Chaper 38: Worries With Love

192 8 0
                                    

"You are so perfect Miranda." Jay said still panting and sweating from what we had just done.

"No Jay you are the perfect one." I said.

"Thank you, I love you." He said.

"I love you to." I said.

"I've realized something." Jay said.

"What?" I asked.

"This is the first time we made love and I didn't have to worry about you going back to Jon after. Da** it feels good to." He said.

"It feels good to be in your arms, but unfortunately I have to go take a shower." I said and I got out of bed.

"Wait stop!" Jay said.

"What?"

"Puts your hands up, just remember anything you say will and can be held against you, so say my name." He said.

"Jay your so gross!" I yelled.

"You know you love it!" He yelled back.

"Wanna take a shower with me?" I asked

"Yes!" He said leading us into the bathroom.

.

.

.

(Jon's part).

I spent an hour listening to Miranda and Jay make love, and believe me she and him got some chemistry.

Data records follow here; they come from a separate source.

Context: an optimization exercise on an open-source flow, tuned for small area. The choices shown serve that exercise and are no tape-out recipe. Only simulation tests tie the RTL to the original design; equivalence was not proved. The flow treats the clock pin as an ideal source, which a real chip does not have. No activity file was given, so power comes from the tool's default toggle rates.

Design mul16_top, start of the top module:
module mul16_top(
    input   wire            clk,
    input   wire            a_signed,
    input   wire            b_signed,
    input   wire    [15:0]  mula,
    input   wire    [15:0]  mulb,
    output  reg     [31:0]  p
);
reg             a_signed_q, b_signed_q;
reg     [15:0]  mula_q, mulb_q;
wire    [31:0]  prod;
always @(posedge clk) begin
    a_signed_q <= a_signed;
    b_signed_q <= b_signed;
    mula_q     <= mula;
    mulb_q     <= mulb;
    p          <= prod;
end
multi16x16 mult(
    .a_signed(a_signed_q),
    .b_signed(b_signed_q),
    .mula(mula_q),
    .mulb(mulb_q),
    .out(prod)
);
endmodule
Settings: LEC_CHECK=0, ABC_AREA=1, CAP_MARGIN=20, CORE_MARGIN=2, CORE_UTILIZATION=55, CTS_BUF_LIST=sky130_fd_sc_hd__clkbuf_4 sky130_fd_sc_hd__clkbuf_8, CTS_CLUSTER_SIZE=16, SLEW_MARGIN=20, SYNTH_HIERARCHICAL=1; clock period 6.5 ns.
standard.sh (not shown) runs the stock make flow with config.mk's settings and CLKGATE_MAP_FILE= SYNTH_SCRIPT=/design/flow/synth_recipe.tcl, a recipe that flattens the netlist after the stock synthesis.
==> flow/flow/run.sh <==
#!/bin/bash
# Standard ORFS layout (the standard.sh, unchanged synthesis), except:
#  - the port buffers inserted before global placement are the smallest buffer
#    cell instead of the resizer's default choice;
#  - clock tree synthesis does not add dummy loads to balance the tree.
# Full make/tool output goes to standard.log; ORFS keeps each step's own log
# under orfs/logs/.
set -euo pipefail
export BUFFER_PORTS_ARGS="-buffer_cell sky130_fd_sc_hd__buf_1"
export CTS_ARGS="-sink_clustering_enable -repair_clock_nets -dont_use_dummy_load -sink_clustering_size 8 -sink_clustering_max_diameter 40 -root_buf sky130_fd_sc_hd__clkbuf_4 -buf_list {sky130_fd_sc_hd__clkbuf_4}"
bash standard.sh > standard.log 2>&1
==> next run, changes <==
==> flow/flow/run.sh (replaced) <==
#!/bin/bash
# Standard ORFS layout (the standard.sh, unchanged synthesis), except:
#  - the port buffers inserted before global placement are the smallest buffer
#    cell instead of the resizer's default choice;
#  - clock tree synthesis uses clkbuf_4 for the root and the leaves and does
#    not add dummy loads to balance the tree.
# Full make/tool output goes to standard.log; ORFS keeps each step's own log
# under orfs/logs/.
set -euo pipefail
export BUFFER_PORTS_ARGS="-buffer_cell sky130_fd_sc_hd__buf_1"
export CTS_ARGS="-sink_clustering_enable -repair_clock_nets -dont_use_dummy_load -sink_clustering_size 12 -sink_buffer_max_cap_derate 0.5 -root_buf sky130_fd_sc_hd__clkbuf_4 -buf_list {sky130_fd_sc_hd__clkbuf_4}"
bash standard.sh > standard.log 2>&1
What happened: Total power stays the same. Cell area stays the same. Register-to-register slack is about the same. Utilization does not change. Critical path depth stays the same. Non-clock buffer count stays the same. Clock power hardly moves.
From an optimization exercise on the open Yosys and OpenROAD flow, aimed at small area and a short achievable clock period; shortcuts taken in it are not production practice.

==> flow/design.v <==
module adler32 (
  input         rst_n, clk,
  input         size_valid,
  input  [31:0] size,
  input         data_start,
  input  [ 7:0] data,
  output        checksum_valid,
  output [31:0] checksum
);
  wire busy, in_data, first, last_data;
  controller ctl( rst_n, clk, size_valid, data_start,
    last_data, checksum_valid, busy, in_data, first );
  datapath datap( clk, size, busy, data, in_data, first, last_data, checksum );
endmodule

I hated listening to their love sounds, I use to be the cause of hers. I pushed her away though, I cheated, I lied, I made empty promises, I made her cry, and I made her heart break. I wanted to fight for her back, but I couldn't. I wanted to but I just didn't have the strength to fight for her back. No one did in this point of her and Jay's relationship. It would have to be a miracle for that to happen. She is an angel and she deserves a good man and Jay is that good man. He is that good man I want to be. That good man that should be marrying her and the one to have kids with her. I needed to be a perfect guy for her to come back to her, and everyone knows I'm far from perfect, and she liked that most about me at least that is what she said. I think she got sick of me a long time ago. I just never wanted to let go of her because I didn't want her to run away like everything else in my life. But she did and there is no more fire or even sparks anymore. Just me down on a cold hard floor trying to figure out how to pick the broken pieces and put them back together with bandages. It's useless, but I refuse to give up because I'm Jonathan Good and I've been broken one to many times and I've learned a lot from love, if you hold on to tight it leaves and if you hold on to loosely it leaves, but if you hold on just right it stays forever and right now I'm holding on to loosely. I'm going to try and win her back and I'm not going to quit until she says I do to him at a chapel.